Case-Control study on Lung Cancer and Indoor Radon in France.
Baysson H , Tirmarche M , Tymen G , Ducloy F , Laurier D , IRPA 11, 23-28/05/2004, Madrid (Spain)..
Background: Radon exposure can induce lung cancer in both underground miners and experimentally exposed animals. To estimate the lung cancer risk linked to indoor radon exposure, a hospital based case‑control study was carried out in France, with a focus on precise reconstruction of past indoor radon exposure over the 30 years preceding the lung cancer diagnosis.

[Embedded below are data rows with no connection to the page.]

[config.mk]
export PLATFORM = sky130hd
export DESIGN_NAME = pipeline_ctrl
export DESIGN_NICKNAME = d
export VERILOG_FILES = /design/src/rtl/pipeline_ctrl_pkg.sv /design/src/rtl/pipeline_ctrl_load_use.sv /design/src/rtl/pipeline_ctrl.sv
export SDC_FILE = /design/constraint.sdc
export NUM_CORES = 1
export LEC_CHECK = 0
export ABC_AREA = 1
export CORE_ASPECT_RATIO = 1.4
export CORE_MARGIN = 2
export CORE_UTILIZATION = 55
export CTS_CLUSTER_DIAMETER = 80
export DETAILED_ROUTE_END_ITERATION = 6
export DONT_BUFFER_PORTS = 1
export HOLD_SLACK_MARGIN = 0.03
export PLACE_DENSITY = 0.69
export SLEW_MARGIN = 25
export SYNTH_ARGS = -nofsm -noshare
export SYNTH_HDL_FRONTEND = slang
export SYNTH_SLANG_ARGS = --single-unit
[constraint.sdc]
create_clock -name clk -period 2.05 [get_ports clk]
set_clock_uncertainty 0.15 [all_clocks]
set_input_delay 0.41 -clock clk [delete_from_list [all_inputs] [get_ports clk]]
set_output_delay 0.41 -clock clk [all_outputs]
set_load 0.05 [all_outputs]
[src/rtl/pipeline_ctrl_pkg.sv]
// Shared definitions for the kanade32 pipeline stall/flush controller:
// FSM state encodings, the register-zero constant and counter saturation.
package pipeline_ctrl_pkg;

    typedef enum logic [1:0] {
        ST_RUN     = 2'd0,
        ST_LU_HOLD = 2'd1,
        ST_DWAIT   = 2'd2,
        ST_ERROR   = 2'd3
    } state_t;

    localparam logic [4:0]  REG_ZERO = 5'd0;
    localparam logic [31:0] CNT_MAX  = 32'hFFFF_FFFF;

    function automatic logic [31:0] sat_inc(input logic [31:0] value);
        return (value == CNT_MAX) ? CNT_MAX : value + 32'd1;
    endfunction

endpackage

[src/rtl/pipeline_ctrl_load_use.sv]
// Combinational load-use hazard detector: a load in DE whose destination
// is read by the instruction currently in FD.
import pipeline_ctrl_pkg::*;

module load_use_detect (
    input  logic [4:0] fd_rs,
    input  logic [4:0] fd_rt,
    input  logic       fd_uses_rs,
    input  logic       fd_uses_rt,
    input  logic       de_mem_read,
    input  logic [4:0] de_dst_reg,
    output logic       hazard
);

    logic rs_match;
    logic rt_match;

    assign rs_match = fd_uses_rs && (fd_rs == de_dst_reg);
    assign rt_match = fd_uses_rt && (fd_rt == de_dst_reg);
    // r0 is hard-wired to zero, so a load targeting it never creates a dependency.
    assign hazard   = de_mem_read && (de_dst_reg != REG_ZERO) && (rs_match || rt_match);

endmodule

[src/rtl/pipeline_ctrl.sv]
// Central stall/flush controller: load-use bubbles, imem/dmem wait handling,
// redirect squashing, dmem timeout halt and saturating perf counters.
import pipeline_ctrl_pkg::*;

module pipeline_ctrl #(
    parameter int WAIT_TIMEOUT     = 1024,
    parameter int LOAD_USE_BUBBLES = 1
) (
    input  logic        clk,
    input  logic        reset,
    input  logic [4:0]  fd_rs,
    input  logic [4:0]  fd_rt,
    input  logic        fd_uses_rs,
    input  logic        fd_uses_rt,
    input  logic        de_mem_read,
    input  logic [4:0]  de_dst_reg,
    input  logic        em_redirect,
    input  logic        em_mem_access,
    input  logic        dmem_ready,
    input  logic        imem_ready,
    output logic        pc_wren,
    output logic        fd_wren,
    output logic        de_wren,
    output logic        em_wren,
    output logic        mw_wren,
    output logic        fd_flush,
    output logic        de_flush,
    output logic        em_flush,
    output logic        pc_redirect,
    output logic        halted,
    output logic        err_timeout,
    output logic [31:0] stall_count,
    output logic [31:0] flush_count
);

    // The entry cycle is the first not-ready cycle, so the counter value seen
    // in DWAIT on the WAIT_TIMEOUT-th not-ready cycle is WAIT_TIMEOUT-2.
    localparam logic [15:0] WAIT_LAST = 16'(WAIT_TIMEOUT - 2);

    state_t      state;
    logic [15:0] wait_cnt;
    logic        lu_resume;
    logic [31:0] stall_cnt;
    logic [31:0] flush_cnt;

    logic hazard;
    logic dmem_wait;
    logic in_hold;
    logic do_redirect;
    logic do_lu;

    load_use_detect u_load_use_detect (
        .fd_rs       (fd_rs),
        .fd_rt       (fd_rt),
        .fd_uses_rs  (fd_uses_rs),
        .fd_uses_rt  (fd_uses_rt),
        .de_mem_read (de_mem_read),
        .de_dst_reg  (de_dst_reg),
        .hazard      (hazard)
    );

    assign dmem_wait   = em_mem_access && !dmem_ready;
    assign in_hold     = (state == ST_LU_HOLD) || (state == ST_DWAIT && lu_resume);
    assign do_redirect = !reset && state != ST_ERROR && !dmem_wait && em_redirect;
    assign do_lu       = !reset && state != ST_ERROR && !dmem_wait && !em_redirect
                         && (hazard || in_hold);

    always_comb begin
        // NOTE: every output gets a default first so no path through the
        // if-chain can leave one unassigned and infer a latch.
        pc_wren     = 1'b0;
        fd_wren     = 1'b0;
        de_wren     = 1'b0;
        em_wren     = 1'b0;
        mw_wren     = 1'b0;
        fd_flush    = 1'b0;
        de_flush    = 1'b0;
        em_flush    = 1'b0;
        pc_redirect = 1'b0;
        halted      = 1'b0;
        err_timeout = 1'b0;
        if (reset) begin
            fd_flush = 1'b1;
            de_flush = 1'b1;
            em_flush = 1'b1;
        end else if (state == ST_ERROR) begin
            halted      = 1'b1;
            err_timeout = 1'b1;
        end else if (!dmem_wait) begin
            pc_wren = 1'b1;
            fd_wren = 1'b1;
            de_wren = 1'b1;
            em_wren = 1'b1;
            mw_wren = 1'b1;
            if (do_redirect) begin
                pc_redirect = 1'b1;
                fd_flush    = 1'b1;
                de_flush    = 1'b1;
                em_flush    = 1'b1;
            end else if (do_lu) begin
                pc_wren  = 1'b0;
                fd_wren  = 1'b0;
                de_flush = 1'b1;
            end else if (!imem_ready) begin
                pc_wren  = 1'b0;
                fd_flush = 1'b1;
            end
        end
    end

    assign stall_count = reset ? 32'd0 : stall_cnt;
    assign flush_count = reset ? 32'd0 : flush_cnt;

    // NOTE: all state below uses non-blocking assignments so every register
    // samples the pre-edge values regardless of statement order.
    always_ff @(posedge clk) begin
        if (reset) begin
            state     <= ST_RUN;
            wait_cnt  <= '0;
            lu_resume <= 1'b0;
            stall_cnt <= '0;
            flush_cnt <= '0;
        end else if (state != ST_ERROR) begin
            if (!pc_wren) stall_cnt <= sat_inc(stall_cnt);
            if (do_redirect) flush_cnt <= sat_inc(flush_cnt);

            if (dmem_wait) begin
                if (state == ST_DWAIT) begin
                    if (wait_cnt == WAIT_LAST) state <= ST_ERROR;
                    else wait_cnt <= wait_cnt + 16'd1;
                end else begin
                    state     <= ST_DWAIT;
                    wait_cnt  <= '0;
                    lu_resume <= (state == ST_LU_HOLD);
                end
            end else begin
                lu_resume <= 1'b0;
                if (do_lu && hazard && !in_hold && LOAD_USE_BUBBLES == 2) state <= ST_LU_HOLD;
                else state <= ST_RUN;
            end
        end
    end

endmodule

==> reports/metrics.csv <==
metric,value,unit
largest family of logic cells by synthesized area,simple AND/OR/NAND/NOR gates,
relative slew slack,59.5,%
leak pwr,0.00309,uW
Residual DRC,0,
number of synthesized register bits,83,
core box area,0.0105,mm2
DIE AREA,0.0116,mm2
Final Wtd Congestion,1.00,
global-route usage over all layers,31.1,%
vias in the first global route,6528,
asr flop ratio synth,0,%
Sw Pwr,906,uW
Post-Synth XOR/XNOR Area,2.95,%
placed cell area,0.00691,mm2
failing checks,setup timing,
RSZ-0062 raised after global routing,true,
Seq pwr share,42.9,%
final wirelength,19000,um
DRT iter0 DRCs,470,
syn_nets,1026,
Cell Int Power,2890,uW
Cells after Synth,998,
Final period util,103,%
Compound-Gate Fraction of Synth Area,10.7,%
"Power, Total",3800,uW
hpwl dp,13600,um
filler cell count,934,
GR Layer Usage met3,3.68,%
max-cap viol count,0,
Ports,99,
DR WL/cell,15.3,um
num rows,44,
Synth Area in Adders,0.844,%
clock latency on the worst-skew pair,340,ps
R2R depth,8,
"Req. time, crit path",1490,ps
Critical Path Source Type,flip-flop,
nature of the critical path endpoint,output port,
drt via density,5.65,
Max Root-Sink Buffers,2,
root buf cell,clkbuf_16,
CTS sink cnt,83,
"EDFF count, synth",0,
worst-path maximum fanout,13,
Via Count,7015,
Tmin final,2110,ps
"Primary FF master, synth",dfxtp_1,
Mean Syn Cell Area,5.94,um2
CTS H-tree depth,3,
GR peak layer,met2,
clock transition at the registers of the reported paths,60,ps
Final Setup Violations,4,
I/O Buffers,0,
Achievable Freq,473,MHz
peak supply drop,436,uV
Buf/Inv on CP,3,
hold path cells,1,
"Slew Viols, Final",0,
status,"complete, but fails checks",
smallest setup slack after layout,-63.3,ps
initial antenna violation count,0,
Horiz. Die Dim,91.8,um
first-pass GRT wire length,29600,um
Layout area overhead,29.3,%
Mapped Area,0.00593,mm2
Critical Path Stages,7,
starting density of the core,56.7,%
"Design Area, Final",0.00767,mm2
Layout Nets,1128,
GR Overflow Total,0,
proportion of layout cells with a drive suffix above 1,19.8,%
Fin. Hold Viols,0,
register area share after synthesis,28.0,%
number of library cell types mapped by synthesis,41,
crit path cell chain,nand2_4 -> buf_8 -> nand2_1 -> nand2_2 -> buf_6 -> a21oi_4 -> buf_12,
crit path kind,reg2out,
met1 usage,34.6,%
Hold WC Path Type,in2reg,
clock share of power,46.9,%
Chip Height,127,um
worst slew pin tran,602,ps
First-pass DRT Iterations,5,
"Largest stage delay, worst path",370,ps
largest net degree at the start of global routing,141,
Sw Share,23.8,%
synth warn,0,
Pwr Density,495,mW/mm2
critical path's slowest cell,dfxtp_4,
CTS buffer count,9,
mux contribution to synthesized area,0,%
Worst EP arrival,1550,ps
DRT antenna net count,0,
combinational group share of total power,10.3,%
Fin Setup TNS,-146,ps
CTS tree,built,
Antenna Cells,0,
crit-path leading delay family,buffers and inverters,
met2 Use GR,55.7,%
Post-Synth Simple-Gate Area,46.1,%
## registers in the layout, summed over array words and instances, names as in the netlist
name,cells
flush_cnt,32
state,2
lu_resume,1
stall_cnt,32
wait_cnt,16
## per-layer routing
| layer | up-vias | wire length, um |
|---|---|---|
| li1 | 3440 | - |
| met1 | 3241 | 7290 |
| met2 | 259 | 9690 |
| met3 | 75 | 902 |
| met4 | 0 | 1170 |
| met5 | - | 0 |
## cells in the final DEF (no fill, tap or decap), types with 25 or more instances in the layout
cell type,instances
a21oi_1,59
buf_4,104
dfxtp_1,80
inv_1,127
nand2_1,256
nand3_1,75
nand4_1,56
nor2_1,130
nor3_1,29
o21ai_0,25
## synthesized netlist by cell type, drive strengths merged, types with 2 or more instances
cell type	n	share of area, %
nand2	269	17
nor2	155	10
inv	132	8.4
dfxtp	83	28
nand3	81	7.2
a21oi	67	6.1
nand4	58	6.5
nor3	34	3.3
o21ai	28	2.4
buf	20	1.8
clkbuf	19	1.2
xor2	18	2.7
a31oi	11	1.5
nor4	5	0.53
ha	4	0.84
or2	4	0.42
nor3b	2	0.25
xnor2	2	0.30
## timing repair
item / in CTS / in global routing
setup endpoints to repair: 6 / 67
pin swaps: 9 / 7
cloned: 1 / 1
endpoints found under the hold margin: 73 / 15
gates resized for setup: 18 / 41
setup buffers: 11 / 6
hold buffers: 3 / 2
## cell type report
type | instances | area [um2] | area share (%)
clock buffers | 12 | 256 | 3.34
flip-flops and latches | 83 | 1670 | 21.7
repair buffers | 129 | 1170 | 15.2
inverters | 133 | 507 | 6.61
well taps | 138 | 173 | 2.25
clock inverters | 2 | 60.1 | 0.783
multi-input cells | 744 | 3840 | 50.0
## cells by family after synthesis
family / after synthesis
and+or+nand+nor: 608
buffers and inverters: 172
AOI/OAI and AO/OA: 111
DFF: 83
xor gates and xnor gates: 20
adders and majority gates: 4
## worst paths after layout
check                                           startpoint                          to  slack [ps]
worst max-delay path                 state[1]$_SDFFE_PP0P_                     fd_wren         -60
worst min-delay path                                 reset  stall_cnt[21]$_SDFFE_PP0P_          40
worst max register to register   flush_cnt[1]$_SDFFE_PP0P_  flush_cnt[20]$_SDFFE_PP0P_          70
worst min register to register  flush_cnt[26]$_SDFFE_PP0P_  flush_cnt[26]$_SDFFE_PP0P_         340
## power groups by stage
| stage | Sequential [uW] | Combinational, uW | Clock (uW) |
|---|---|---|---|
| 2_1_floorplan | 1670 | 252 | 0 |
| 3_3_place_gp | 1660 | 319 | 0 |
| 3_5_place_dp | 1670 | 325 | 0 |
| 4_1_cts | 1630 | 360 | 1800 |
| 5_1_grt | 1630 | 417 | 1860 |
| 6_report | 1630 | 390 | 1780 |
## worst reg2reg max path, stage by stage (launching register included)
cell and delay (ps):
dfxtp_2 350, ha_2 190, nand2_1 100, nor3_4 140
buf_4 160, nand4_4 140, nor2_4 260, nand2_1 150
a211oi_1 270
## per-stage QoR
step	hold slack, ps	util [%]	cells	setup slack [ps]
6_report	40.7	73.3	1241	-63.3
4_1_cts	-16.2	71.0	1232	-45.7
2_1_floorplan	308	-	998	-81.1
3_3_place_gp	315	66.1	1204	30.0
5_1_grt	16.5	73.3	1241	-98.7
3_5_place_dp	321	66.1	1204	-5.93
No activity file was read; power rests on OpenSTA's default activity.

Methods: The investigation took place from 1992 to 1998 in four regions of France: Auvergne, Brittany, Languedoc and Limousin. During face to face interviews, a standardized questionnaire was used to ascertain demographic characteristics, information on active and passive smoking, occupational exposure, medical history as well as extensive details on residential history. Radon concentrations were measured in the dwellings where subjects had lived at least one year during the 5-30 year period before interview. Measurements of radon concentrations were performed during a 6-month period, using two Kodalpha LR 115 detectors, one in the living room and one in the bedroom. The time-weighted average (TWA) radon concentration for a subject during the 5-30 year period before interview was based on radon concentrations over all addresses occupied by the subject weighted by the number of years spent at each address. For the time intervals without available measurements, we imputed the region-specific arithmetic average of radon concentrations for measured addresses of control subjects.

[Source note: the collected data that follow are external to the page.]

## src/rtl/processor_param.sv

```systemverilog
// processor_param: parametrised multi-cycle accumulator machine.
//
// Instructions and operands are fetched from one shared memory. Each
// instruction walks FETCH -> IR_LOAD -> DECODE, then goes to OPERAND for
// memory-sourced arithmetic or straight back to FETCH. HALT is terminal
// until reset.
//
// Parameters:
//   DATA_W  accumulator / ALU width
//   ADDR_W  memory address and PC width (memory depth 2^ADDR_W)
//   MEM_W   memory word width (MEM_W >= DATA_W, MEM_W >= ADDR_W+3)
//
// Ports:
//   clk         rising-edge clock
//   reset_n     asynchronous active-low reset
//   data_in     memory read data, valid the cycle after address is presented
//   data_out    write data, accumulator zero-extended to MEM_W
//   readwriteN  1 = read, 0 = write (memory writes on the clk edge while 0)
//   address     memory access address
//   halted      1 while in the HALT state
//   pc_out      current program counter (debug)
//   acc_out     accumulator (debug)
module processor_param #(
  parameter int DATA_W = 8,
  parameter int ADDR_W = 5,
  parameter int MEM_W  = 16
) (
  input  logic              clk,
  input  logic              reset_n,
  input  logic [MEM_W-1:0]  data_in,
  output logic [MEM_W-1:0]  data_out,
  output logic              readwriteN,
  output logic [ADDR_W-1:0] address,
  output logic              halted,
  output logic [ADDR_W-1:0] pc_out,
  output logic [DATA_W-1:0] acc_out
);

  typedef enum logic [2:0] {
    FETCH   = 3'd0,
    IR_LOAD = 3'd1,
    DECODE  = 3'd2,
    OPERAND = 3'd3,
    HALT    = 3'd4
  } state_t;

  localparam logic [2:0] OP_JMP   = 3'b000;
  localparam logic [2:0] OP_LOAD  = 3'b001;
  localparam logic [2:0] OP_STORE = 3'b010;
  localparam logic [2:0] OP_ADD   = 3'b011;
  localparam logic [2:0] OP_SUB   = 3'b100;
  localparam logic [2:0] OP_MUL   = 3'b101;
  localparam logic [2:0] OP_JZ    = 3'b110;
  localparam logic [2:0] OP_HALT  = 3'b111;

  state_t              state_r, state_nxt_s;
  logic [ADDR_W-1:0]   pc_r, pc_nxt_s;
  logic [DATA_W-1:0]   acc_r, acc_nxt_s;
  logic                zero_r, zero_nxt_s;
  logic [MEM_W-1:0]    ir_r, ir_nxt_s;

  logic [2:0]          opcode_s;
  logic [ADDR_W-1:0]   opnd_s;
  logic [DATA_W-1:0]   operand_s;
  logic [2*DATA_W-1:0] prod_s;
  logic [DATA_W-1:0]   alu_s;

  logic [ADDR_W-1:0]   address_s;
  logic                rw_s;
  logic                halted_s;
  logic [MEM_W-1:0]    data_out_s;

  // Bits of the instruction word and read data outside the decoded fields
  // are intentionally ignored.
  logic unused_bits_s;
  assign unused_bits_s = ^{ir_r, data_in};

  assign opcode_s  = ir_r[MEM_W-1:MEM_W-3];
  assign opnd_s    = ir_r[ADDR_W-1:0];
  assign operand_s = data_in[DATA_W-1:0];
  // Full-width product; only the low DATA_W bits reach the accumulator.
  assign prod_s    = {{DATA_W{1'b0}}, acc_r} * {{DATA_W{1'b0}}, operand_s};

  // ALU: result of the instruction held in ir for the OPERAND cycle.
  always_comb begin
    alu_s = acc_r;
    case (opcode_s)
      OP_LOAD: alu_s = operand_s;
      OP_ADD:  alu_s = acc_r + operand_s;
      OP_SUB:  alu_s = acc_r - operand_s;
      OP_MUL:  alu_s = prod_s[DATA_W-1:0];
      default: alu_s = acc_r;
    endcase
  end

  // Next-state, register-update and memory-interface decode.
  always_comb begin
    state_nxt_s = state_r;
    pc_nxt_s    = pc_r;
    acc_nxt_s   = acc_r;
    zero_nxt_s  = zero_r;
    ir_nxt_s    = ir_r;
    address_s   = pc_r;
    rw_s        = 1'b1;
    halted_s    = 1'b0;
    case (state_r)
      FETCH: begin
        state_nxt_s = IR_LOAD;
      end
      IR_LOAD: begin
        ir_nxt_s    = data_in;
        // PC wraps naturally at 2^ADDR_W.
        pc_nxt_s    = pc_r + ADDR_W'(1);
        state_nxt_s = DECODE;
      end
      DECODE: begin
        case (opcode_s)
          OP_LOAD, OP_ADD, OP_SUB, OP_MUL: begin
            address_s   = opnd_s;
            state_nxt_s = OPERAND;
          end
          OP_STORE: begin
            // The only cycle in which the memory is written.
            address_s   = opnd_s;
            rw_s        = 1'b0;
            state_nxt_s = FETCH;
          end
          OP_JMP: begin
            pc_nxt_s    = opnd_s;
            state_nxt_s = FETCH;
          end
          OP_JZ: begin
            if (zero_r) begin
              pc_nxt_s = opnd_s;
            end else begin
              pc_nxt_s = pc_r;
            end
            state_nxt_s = FETCH;
          end
          OP_HALT: begin
            state_nxt_s = HALT;
          end
          default: begin
            state_nxt_s = FETCH;
          end
        endcase
      end
      OPERAND: begin
        acc_nxt_s   = alu_s;
        zero_nxt_s  = (alu_s == {DATA_W{1'b0}});
        state_nxt_s = FETCH;
      end
      HALT: begin
        halted_s    = 1'b1;
        state_nxt_s = HALT;
      end
      default: begin
        state_nxt_s = FETCH;
      end
    endcase
  end

  // Write data is the accumulator zero-extended to the memory word.
  always_comb begin
    data_out_s               = {MEM_W{1'b0}};
    data_out_s[DATA_W-1:0]   = acc_r;
  end

  // Architectural state registers with asynchronous reset.
  always_ff @(posedge clk or negedge reset_n) begin
    if (!reset_n) begin
      state_r <= FETCH;
      pc_r    <= {ADDR_W{1'b0}};
      acc_r   <= {DATA_W{1'b0}};
      zero_r  <= 1'b0;
      ir_r    <= {MEM_W{1'b0}};
    end else begin
      state_r <= state_nxt_s;
      pc_r    <= pc_nxt_s;
      acc_r   <= acc_nxt_s;
      zero_r  <= zero_nxt_s;
      ir_r    <= ir_nxt_s;
    end
  end

  assign address    = address_s;
  assign readwriteN = rw_s;
  assign halted     = halted_s;
  assign data_out   = data_out_s;
  assign pc_out     = pc_r;
  assign acc_out    = acc_r;

endmodule

```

Results: A total of 486 cases and 984 controls with at least one dwelling measured were included in the study. After imputation for missing values, the arithmetic mean of the TWA radon concentration experienced by cases during the previous 5-30 years was 146 Bq/m3, while the value for controls was 140 Bq/m3. The relative risks of lung cancer (with 95% confidence intervals in parentheses) in relation to categories of TWA radon concentrations delimited by cutpoints 50, 100, 200 and 400 were: 0.85 (0.59, 1.22), 1.19 (0.81, 1.77), 1.04 (0.64, 1.67), 1.11 (0.59, 2.09) respectively, with TWA radon concentrations below 50 Bq/m3 used as reference category and with adjustment for age, sex, region, smoking status and occupational exposure. The relative risk of lung cancer increased by 0.04 (-0.01, 0.11) per 100 Bq/m3 increase in the TWA radon concentration. When the analysis was limited to the 257 cases and 593 controls for whom all dwellings were measured, the corresponding increase was somewhat higher at 0.07 per 100 Bq/m3 (0.00, 0.14).

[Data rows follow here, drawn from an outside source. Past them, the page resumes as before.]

`config.mk`:
```
export PLATFORM = sky130hd
export DESIGN_NAME = sync_tx
export DESIGN_NICKNAME = d
export VERILOG_FILES = /design/src/rtl/sync_tx.sv
export SDC_FILE = /design/constraint.sdc
export NUM_CORES = 1
export LEC_CHECK = 0
export BUFFER_PORTS_ARGS = -buffer_cell sky130_fd_sc_hd__buf_2
export CAP_MARGIN = 20
export CORE_MARGIN = 2
export CORE_UTILIZATION = 48
export CTS_BUF_LIST = sky130_fd_sc_hd__clkbuf_4 sky130_fd_sc_hd__clkbuf_8 sky130_fd_sc_hd__clkbuf_16
export CTS_CLUSTER_SIZE = 16
export DETAILED_ROUTE_END_ITERATION = 6
export PLACE_DENSITY = 0.72
export SETUP_SLACK_MARGIN = 0.3
export SYNTH_ARGS = -nofsm -noshare
export SYNTH_HDL_FRONTEND = slang
export SYNTH_SLANG_ARGS = --single-unit
```
`constraint.sdc`:
```
create_clock -name clk -period 1.6 [get_ports clk]
set_clock_uncertainty 0.05 [all_clocks]
set_input_delay 0.08 -clock clk [delete_from_list [all_inputs] [get_ports clk]]
set_output_delay 0.08 -clock clk [all_outputs]
set_load 0.02 [all_outputs]
```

Conclusions: Our results provide additional evidence that indoor radon has to be considered as a lung carcinogen, as it is observed both in cohort studies of underground miners and in a large number of indoor radon case-control studies, even if the estimated risk linked to indoor radon exposure is relatively low in comparison to the risk associated with cigarette smoking.